Friends, Family and the Cost of Divorce

22/09/2011 00:04 BST | Updated 30/12/2011 11:34 GMT

It has been said that breaking up is hard to do. When a divorce isn't amicable and involves former spouses determined not to give ground in their attempts to exit a marriage with the means of making a fresh start, it can sometimes be expensive too.

The impact which divorce has on the pocket has, since 2006, been reduced because of the availability of so-called 'litigation loans', providing individuals - usually women - with sums to obtain a fair settlement.

A number of banks saw the commercial opportunities presented by London's growing reputation as "the world's divorce capital". They also realised that few husbands are so agreeable as to pay their ex-wives' legal bills, especially if discussions about how to divide the marital assets involve heated exchanges.

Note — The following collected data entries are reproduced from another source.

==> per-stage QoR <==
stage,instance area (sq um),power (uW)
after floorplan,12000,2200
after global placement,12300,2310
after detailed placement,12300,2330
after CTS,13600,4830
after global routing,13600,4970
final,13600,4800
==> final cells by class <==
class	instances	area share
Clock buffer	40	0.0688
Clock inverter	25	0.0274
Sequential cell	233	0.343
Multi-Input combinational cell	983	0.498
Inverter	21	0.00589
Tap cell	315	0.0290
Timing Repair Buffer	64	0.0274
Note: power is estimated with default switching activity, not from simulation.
`src/rtl/tsp_pkg.sv`:
```
// tsp_pkg: constants for the tdm stream port (register map, modes, timing)
// assumes aclk at 250 MHz and a 32-bit axi4-lite register bus
package tsp_pkg;

  localparam int NUM_STREAMS = 4;

  // register byte offsets
  localparam logic [7:0] ADDR_CTRL   = 8'h00;
  localparam logic [7:0] ADDR_STATUS = 8'h04;
  localparam logic [7:0] ADDR_TXDATA = 8'h08;
  localparam logic [7:0] ADDR_RXDATA = 8'h0C;
  localparam logic [7:0] ADDR_CLKDIV = 8'h10;

  // control field positions
  localparam int CTRL_EN_BIT    = 0;
  localparam int CTRL_MODE_LSB  = 1;   // 3 bits
  localparam int CTRL_VAR_LSB   = 4;   // 2 bits
  localparam int CTRL_CKPOL_BIT = 6;
  localparam int CTRL_EDGE_BIT  = 7;
  localparam int CTRL_FPPOL_BIT = 8;
  localparam logic [31:0] CTRL_RESET = 32'h0000_0100;
  localparam logic [15:0] CLKDIV_RESET = 16'h003C;

  // status field positions
  localparam int STAT_ACTIVE_BIT = 0;
  localparam int STAT_BADCFG_BIT = 1;
  localparam int STAT_FRAME_BIT  = 2;

  // rate modes
  typedef enum logic [2:0] {
    TSP_M2    = 3'h0,
    TSP_M8    = 3'h1,
    TSP_MJ2   = 3'h2,
    TSP_ME3   = 3'h3,
    TSP_MT3   = 3'h4
  } tsp_mode_t;

  // device variants
  typedef enum logic [1:0] {
    TSP_V_SMALL = 2'h0,
    TSP_V_MID   = 2'h1,
    TSP_V_LARGE = 2'h2
  } tsp_var_t;

  // timeslots per frame for each mode
  localparam logic [9:0] SLOTS_2M  = 10'h020;  // 32
  localparam logic [9:0] SLOTS_8M  = 10'h080;  // 128
  localparam logic [9:0] SLOTS_J2  = 10'h062;  // 98
  localparam logic [9:0] SLOTS_E3  = 10'h219;  // 537
  localparam logic [9:0] SLOTS_T3  = 10'h2BB;  // 699
  localparam logic [9:0] DS0_MID   = 10'h040;  // 64 channel cap
  localparam logic [9:0] DS0_SMALL = 10'h020;  // 32 channel cap

  // frame period
  localparam int FRAME_US     = 125;
  localparam int CLK_MHZ      = 250;
  localparam int FRAME_CYCLES = FRAME_US * CLK_MHZ;

endpackage : tsp_pkg

```
`src/rtl/tsp_lane_if.sv`:
```
// tsp_lane_if: per-lane serial configuration and data bundle
// assumes the top drives cfg and the lane drives status
`timescale 1ns/1ps
interface tsp_lane_if;
  logic       rise;     // sample edge of the link clock
  logic       fall;     // launch edge of the link clock
  logic       frame;    // frame start strobe
  logic       enable;   // lane carries data
  logic       sin;      // synchronised serial input
  logic       sout;     // serial output
  logic [7:0] tx_byte;  // byte to launch
  logic [7:0] rx_byte;  // last byte captured
  logic       rx_done;  // one cycle when a byte completes

  modport top  (output rise, fall, frame, enable, sin, tx_byte,
                input sout, rx_byte, rx_done);
  modport lane (input rise, fall, frame, enable, sin, tx_byte,
                output sout, rx_byte, rx_done);
endinterface : tsp_lane_if

```
`src/rtl/tsp_lane.sv`:
```
// tsp_lane: one serial stream lane, shifts a byte in and out msb first
// assumes rise/fall are one-cycle edge strobes in the aclk domain
`timescale 1ns/1ps
module tsp_lane (
  // clock and reset
  input  wire logic aclk,
  input  wire logic aresetn,
  // lane bundle
  tsp_lane_if.lane  lif
);
  import tsp_pkg::*;

  logic [7:0] sh_in_r;
  logic [7:0] sh_out_r;
  logic [2:0] bit_r;
  logic [2:0] tbit_r;
  logic       sout_r;
  logic [7:0] rx_r;
  logic       done_r;

  wire last_bit = (bit_r == 3'h7);

  // receive shift; msb arrives first so shift left
  always_ff @(posedge aclk) begin
    if (!aresetn || lif.frame) begin
      sh_in_r <= 8'h00;
      bit_r   <= 3'h0;
      rx_r    <= rx_r & {8{aresetn}};
      done_r  <= 1'b0;
    end else if (lif.enable && lif.rise) begin
      sh_in_r <= {sh_in_r[6:0], lif.sin};
      bit_r   <= bit_r + 3'h1;
      done_r  <= last_bit;
      if (last_bit) rx_r <= {sh_in_r[6:0], lif.sin};
    end else begin
      done_r <= 1'b0;
    end
  end

  // transmit shift with its own bit count: launch trails sample by half
  // a bit, so reloading on the receive boundary would drop the lsb
  always_ff @(posedge aclk) begin
    if (!aresetn) begin
      sh_out_r <= 8'h00;
      tbit_r   <= 3'h0;
      sout_r   <= 1'b0;
    end else if (lif.frame) begin
      sh_out_r <= lif.tx_byte;
      tbit_r   <= 3'h0;
    end else if (!lif.enable) begin
      sout_r   <= 1'b0;
    end else if (lif.fall) begin
      sout_r   <= sh_out_r[7];
      tbit_r   <= tbit_r + 3'h1;
      sh_out_r <= (tbit_r == 3'h7) ? lif.tx_byte : {sh_out_r[6:0], 1'b0};
    end
  end

  assign lif.sout    = sout_r;  // idle lanes cleared in the register
  assign lif.rx_byte = rx_r;
  assign lif.rx_done = done_r;
endmodule : tsp_lane

```
`src/rtl/tsp_top.sv`:
```
// tsp_top: tdm stream port, axi4-lite registers, clock edge detect, lanes
// assumes stream pins are asynchronous to aclk; aclk runs at 250 MHz
//
// Implementation choices: register access over AXI4-Lite and the register offsets.
`timescale 1ns/1ps
module tsp_top #(
  parameter int FRAME_LEN = tsp_pkg::FRAME_CYCLES
) (
  // clock and reset
  input  wire logic        aclk,
  input  wire logic        aresetn,
  // axi4-lite write address
  input  wire logic [7:0]  s_axi_awaddr,
  input  wire logic        s_axi_awvalid,
  output logic             s_axi_awready,
  // axi4-lite write data
  input  wire logic [31:0] s_axi_wdata,
  input  wire logic [3:0]  s_axi_wstrb,
  input  wire logic        s_axi_wvalid,
  output logic             s_axi_wready,
  // axi4-lite write response
  output logic [1:0]       s_axi_bresp,
  output logic             s_axi_bvalid,
  input  wire logic        s_axi_bready,
  // axi4-lite read
  input  wire logic [7:0]  s_axi_araddr,
  input  wire logic        s_axi_arvalid,
  output logic             s_axi_arready,
  output logic [31:0]      s_axi_rdata,
  output logic [1:0]       s_axi_rresp,
  output logic             s_axi_rvalid,
  input  wire logic        s_axi_rready,
  // tdm stream pins
  input  wire logic [3:0]  serial_stream_in,
  output logic [3:0]       serial_stream_out,
  input  wire logic [3:0]  stream_clock_in,
  output logic [3:0]       stream_clock_out,
  input  wire logic        frame_pulse_ref_in,
  output logic             frame_pulse_ref_out
);
  import tsp_pkg::*;

  localparam int N = NUM_STREAMS;

  // register state
  logic [31:0] ctrl_r;
  logic [31:0] act_r;      // ctrl copy taken at frame start
  logic [15:0] clkdiv_r;
  logic [15:0] divc_r;
  logic        clko_r;
  logic [31:0] tx_r;
  logic [31:0] rx_r;
  logic        frame_seen_r;
  logic        aw_r, w_r;
  logic [7:0]  awaddr_r;
  logic [31:0] wdata_r;
  logic [3:0]  wstrb_r;
  logic        bvalid_r, rvalid_r;
  logic [31:0] rdata_r;
  logic [1:0]  bresp_r, rresp_r;

  // synchronisers: first stage feeds only the second
  logic [N-1:0] ck_s1_r, ck_s2_r, ck_d_r;
  logic [N-1:0] di_s1_r, di_s2_r;
  logic         fp_s1_r, fp_s2_r, fp_d_r;

  always_ff @(posedge aclk) begin
    if (!aresetn) begin
      ck_s1_r <= '0; ck_s2_r <= '0; ck_d_r <= '0;
      di_s1_r <= '0; di_s2_r <= '0;
      fp_s1_r <= 1'b0; fp_s2_r <= 1'b0; fp_d_r <= 1'b0;
    end else begin
      ck_s1_r <= stream_clock_in;
      ck_s2_r <= ck_s1_r;
      ck_d_r  <= ck_s2_r;
      di_s1_r <= serial_stream_in;
      di_s2_r <= di_s1_r;
      fp_s1_r <= frame_pulse_ref_in;
      fp_s2_r <= fp_s1_r;
      fp_d_r  <= fp_s2_r;
    end
  end

  // active configuration fields; frame pulse polarity read live from ctrl_r
  wire        cfg_en    = act_r[CTRL_EN_BIT];
  wire [2:0]  cfg_mode  = act_r[CTRL_MODE_LSB +: 3];
  wire [1:0]  cfg_var   = act_r[CTRL_VAR_LSB +: 2];
  wire        cfg_ckpol = act_r[CTRL_CKPOL_BIT];
  wire        cfg_edge  = act_r[CTRL_EDGE_BIT];
  wire        cfg_fppol = ctrl_r[CTRL_FPPOL_BIT];

  // polarity-corrected clock edges
  wire [N-1:0] ck_cur  = ck_s2_r ^ {N{cfg_ckpol}};
  wire [N-1:0] ck_prev = ck_d_r ^ {N{cfg_ckpol}};
  wire [N-1:0] ck_up   = ck_cur & ~ck_prev;
  wire [N-1:0] ck_dn   = ~ck_cur & ck_prev;
  // edge select: sample on one, launch on the other
  wire [N-1:0] smp_edge = cfg_edge ? ck_dn : ck_up;
  wire [N-1:0] lau_edge = cfg_edge ? ck_up : ck_dn;

  // frame pulse, polarity selectable, taken at its asserting edge
  wire fp_cur   = fp_s2_r ^ cfg_fppol;
  wire fp_prev  = fp_d_r ^ cfg_fppol;
  wire frame_in = fp_cur & ~fp_prev;

  // lanes allowed by variant and mode
  wire m2   = (cfg_mode == TSP_M2);
  wire m8   = (cfg_mode == TSP_M8);
  wire munst = (cfg_mode == TSP_MJ2) || (cfg_mode == TSP_ME3) ||
               (cfg_mode == TSP_MT3);
  wire vl   = (cfg_var == TSP_V_LARGE);
  wire vm   = (cfg_var == TSP_V_MID);
  wire vs   = (cfg_var == TSP_V_SMALL);
  wire cfg_ok = (m2 || m8 || (munst && vl)) && (vl || vm || vs);
  logic [N-1:0] lane_en;
  assign lane_en[0] = cfg_en && cfg_ok;
  assign lane_en[1] = cfg_en && cfg_ok && m2 && (vl || vm);
  assign lane_en[2] = cfg_en && cfg_ok && m2 && vl;
  assign lane_en[3] = cfg_en && cfg_ok && m2 && vl;

  // timeslots per frame
  wire [9:0] slots_mode =
      m2 ? SLOTS_2M :
      m8 ? SLOTS_8M :
      (cfg_mode == TSP_MJ2) ? SLOTS_J2 :
      (cfg_mode == TSP_ME3) ? SLOTS_E3 : SLOTS_T3;
  // channel caps for the smaller variants at 8 Mbps
  wire [9:0] slot_cap =
      (m8 && vm) ? DS0_MID : (m8 && vs) ? DS0_SMALL : slots_mode;

  // internal frame timer; an external pulse realigns it
  logic [$clog2(FRAME_LEN)-1:0] ftmr_r;
  wire ftmr_end = (ftmr_r == ($clog2(FRAME_LEN))'(FRAME_LEN - 1));
  wire frame_go = frame_in || ftmr_end;

  always_ff @(posedge aclk) begin
    if (!aresetn || frame_in) ftmr_r <= '0;
    else ftmr_r <= ftmr_end ? '0 : ftmr_r + 1'b1;
  end

  // configuration except frame pulse polarity copied into use only at a frame start
  always_ff @(posedge aclk) begin
    if (!aresetn) act_r <= CTRL_RESET;
    else if (frame_go) act_r <= ctrl_r;
  end

  // frame pulse out: one cycle at each frame start, none for a start on the cycle right after one
  logic fpo_r;
  always_ff @(posedge aclk) begin
    if (!aresetn) fpo_r <= 1'b0;
    else fpo_r <= frame_go && !fpo_r;  // one cycle even if two starts abut
  end
  assign frame_pulse_ref_out = fpo_r ^ cfg_fppol;

  // timeslot counter shared by all lanes, advanced on lane 0, ts 0 follows frame
  logic [9:0] slot_r;
  logic       slot_act;
  assign slot_act = (slot_r < slot_cap);

  // lanes
  logic [N-1:0] rx_done;
  logic [7:0]   rx_b [N];
  logic [N-1:0] sout_w;
  genvar g;
  generate
    for (g = 0; g < N; g++) begin : g_lane
      tsp_lane_if lif ();
      assign lif.rise    = smp_edge[g];
      assign lif.fall    = lau_edge[g];
      assign lif.frame   = frame_go;
      assign lif.enable  = lane_en[g] && slot_act;
      assign lif.sin     = di_s2_r[g];
      assign lif.tx_byte = tx_r[8*g +: 8];
      assign sout_w[g]   = lif.sout;
      assign rx_b[g]     = lif.rx_byte;
      assign rx_done[g]  = lif.rx_done;
      tsp_lane u_lane (
        .aclk    (aclk),
        .aresetn (aresetn),
        .lif     (lif)
      );
    end
  endgenerate
  assign serial_stream_out = sout_w;

  always_ff @(posedge aclk) begin
    if (!aresetn || frame_go) slot_r <= 10'h000;
    else if (rx_done[0] && slot_act) slot_r <= slot_r + 10'h001;
  end

  // clock output divider; only enabled lanes toggle
  always_ff @(posedge aclk) begin
    if (!aresetn) begin
      divc_r <= 16'h0000;
      clko_r <= 1'b0;
    end else if (divc_r >= clkdiv_r) begin
      divc_r <= 16'h0000;
      clko_r <= ~clko_r;
    end else begin
      divc_r <= divc_r + 16'h0001;
    end
  end
  assign stream_clock_out = {N{clko_r}} & lane_en;

  // captured bytes and frame flag (set wins over clear)
  wire rd_rx   = s_axi_arvalid && !rvalid_r && (s_axi_araddr == ADDR_STATUS);
  always_ff @(posedge aclk) begin
    if (!aresetn) begin
      rx_r <= 32'h0000_0000;
      frame_seen_r <= 1'b0;
    end else begin
      for (int i = 0; i < N; i++)
        if (rx_done[i]) rx_r[8*i +: 8] <= rx_b[i];
      if (frame_go) frame_seen_r <= 1'b1;
      else if (rd_rx) frame_seen_r <= 1'b0;
    end
  end

  // write decode; unmapped writes answer slverr
  wire wr_hit = (awaddr_r == ADDR_CTRL) || (awaddr_r == ADDR_TXDATA) ||
                (awaddr_r == ADDR_CLKDIV);

  // axi4-lite write: take address and data in either order
  wire do_wr = aw_r && w_r && !bvalid_r;
  always_ff @(posedge aclk) begin
    if (!aresetn) begin
      aw_r <= 1'b0; w_r <= 1'b0; bvalid_r <= 1'b0;
      awaddr_r <= 8'h00; wdata_r <= 32'h0000_0000; wstrb_r <= 4'h0;
      bresp_r <= 2'h0;
    end else begin
      if (s_axi_awvalid && s_axi_awready) begin
        aw_r <= 1'b1; awaddr_r <= s_axi_awaddr;
      end
      if (s_axi_wvalid && s_axi_wready) begin
        w_r <= 1'b1; wdata_r <= s_axi_wdata; wstrb_r <= s_axi_wstrb;
      end
      if (do_wr) begin
        aw_r <= 1'b0; w_r <= 1'b0; bvalid_r <= 1'b1;
        bresp_r <= wr_hit ? 2'h0 : 2'h2;
      end else if (bvalid_r && s_axi_bready) begin
        bvalid_r <= 1'b0;
      end
    end
  end
  assign s_axi_awready = !aw_r && !bvalid_r;
  assign s_axi_wready  = !w_r && !bvalid_r;
  assign s_axi_bvalid  = bvalid_r;
  assign s_axi_bresp   = bresp_r;

  // byte strobe merge
  function automatic logic [31:0] merge(input logic [31:0] o,
                                        input logic [31:0] d,
                                        input logic [3:0] s);
    logic [31:0] r;
    r = o;
    for (int b = 0; b < 4; b++) if (s[b]) r[8*b +: 8] = d[8*b +: 8];
    return r;
  endfunction : merge
  // only the low half exists, upper strobes fall away
  wire [31:0] clkdiv_nxt = merge({16'h0000, clkdiv_r}, wdata_r, wstrb_r);

  always_ff @(posedge aclk) begin
    if (!aresetn) begin
      ctrl_r   <= CTRL_RESET;
      tx_r     <= 32'h0000_0000;
      clkdiv_r <= CLKDIV_RESET;
    end else if (do_wr) begin
      if (awaddr_r == ADDR_CTRL)   ctrl_r <= merge(ctrl_r, wdata_r, wstrb_r);
      if (awaddr_r == ADDR_TXDATA) tx_r   <= merge(tx_r, wdata_r, wstrb_r);
      if (awaddr_r == ADDR_CLKDIV) clkdiv_r <= clkdiv_nxt[15:0];
    end
  end

  // read mux; unmapped reads answer slverr with zero data
  wire [31:0] stat_w = {29'h0, frame_seen_r, ~cfg_ok, cfg_en && cfg_ok};
  wire        rd_hit = (s_axi_araddr <= ADDR_CLKDIV) &&
                       (s_axi_araddr[1:0] == 2'h0);
  logic [31:0] rd_mux;
  always_comb begin
    case (s_axi_araddr)
      ADDR_CTRL:   rd_mux = ctrl_r;
      ADDR_STATUS: rd_mux = stat_w;
      ADDR_TXDATA: rd_mux = tx_r;
      ADDR_RXDATA: rd_mux = rx_r;
      ADDR_CLKDIV: rd_mux = {16'h0000, clkdiv_r};
      default:     rd_mux = 32'h0000_0000;
    endcase
  end

  always_ff @(posedge aclk) begin
    if (!aresetn) begin
      rvalid_r <= 1'b0; rdata_r <= 32'h0000_0000; rresp_r <= 2'h0;
    end else if (s_axi_arvalid && !rvalid_r) begin
      rvalid_r <= 1'b1;
      rdata_r  <= rd_mux;
      rresp_r  <= rd_hit ? 2'h0 : 2'h2;
    end else if (rvalid_r && s_axi_rready) begin
      rvalid_r <= 1'b0;
    end
  end
  assign s_axi_arready = !rvalid_r;
  assign s_axi_rvalid  = rvalid_r;
  assign s_axi_rdata   = rdata_r;
  assign s_axi_rresp   = rresp_r;
endmodule : tsp_top

```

It is understood by the courts, lawyers and their clients that litigation loans can also speed up and even reduce the cost of the divorce process. An alternative step is an application for interim maintenance which, if awarded, can include a monthly allowance for legal fees. However, even applying for such an order can in itself be costly and there's no guarantee of being successful. If it's not, women who fall short may not be able to recover the costs of their application which may exceed the interest they would have been likely to pay on a litigation loan.

In addition, women who may have devoted themselves to raising a home and children instead of building a career and income often don't have the resources to pay for legal bills and the usual living expenses while a divorce is ongoing.

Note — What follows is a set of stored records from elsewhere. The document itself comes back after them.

`config.mk`:
```
export PLATFORM = sky130hd
export DESIGN_NAME = lsc_link_state_ctrl
export DESIGN_NICKNAME = d
export VERILOG_FILES = /design/src/common/lsc_pkg.sv /design/src/hdl/lsc_link_state_ctrl.sv
export SDC_FILE = /design/constraint.sdc
export NUM_CORES = 1
export LEC_CHECK = 0
export BUFFER_PORTS_ARGS = -buffer_cell sky130_fd_sc_hd__buf_2
export CORE_UTILIZATION = 51
export CTS_CLUSTER_SIZE = 12
export DETAILED_ROUTE_END_ITERATION = 16
export PLACE_DENSITY = 0.93
export SLEW_MARGIN = 40
export SYNTH_ARGS = -nofsm -noshare
export SYNTH_HDL_FRONTEND = slang
export SYNTH_SLANG_ARGS = --single-unit
export TNS_END_PERCENT = 20
```
`constraint.sdc`:
```
create_clock -name mclk -period 4.59 [get_ports mclk]
set_input_delay 0.459 -clock mclk [delete_from_list [all_inputs] [get_ports mclk]]
set_output_delay 0.459 -clock mclk [all_outputs]
set_load 0.05 [all_outputs]
```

However, as with other areas of the economy, the recession has intervened. Some couples have simply seen their financial position so eroded that they have remained under the same roof, separated in all but law and living arrangements.

Those women who have relied on litigation loans to pay for their separation have, in the last two years, found it more difficult to find banks, investment companies and hedge funds willing to lend them the money they need. As a result, many are turning to friends and family to help meet the cost of their divorces.

I and my colleagues have seen a threefold increase during the last two years in women, including those with wealthy partners, being forced to obtain such "informal" sources of funding.

One of the issues that they face is the sheer unpredictability of some divorce cases. A simple, straightforward and amicable divorce may take little time and cost a relatively small amount but if couples can't agree the terms of a settlement, they may end up in a lengthy process involving court hearings and with legal bills amounting to many tens of thousands of pounds - at least.

The situation does not only affect women of relatively modest financial circumstances. The ex-model Michelle Young, whose former husband was said to be worth £400 million ($636 million), has reportedly had to turn to retail tycoon Sir Philip Green and entrepreneur Sir Tom Hunter to help pay rent, clothes, school and legal fees.

Banks nervous about granting loans which subsequently go 'bad' are being cautious when it comes to considering hoping to borrow. Whereas a sizeable house might have been enough to loosen a bank's purse strings in previous property boom times, now financial institutions are only willing to advance the cost of a divorce if it can be repaid immediately in cash once a settlement is finalised.

Those women who manage to get a loan are also having to pay handsomely for the privilege, with interest rates quoted by those few lenders still active in the market hovering between 11% and 17%.

Most, however, will be forced to turn to friends and relatives until the world's money markets stabilise and the threat of recession has passed. Divorce, it seems, seems set to exact an emotional and financial toll for some time to come.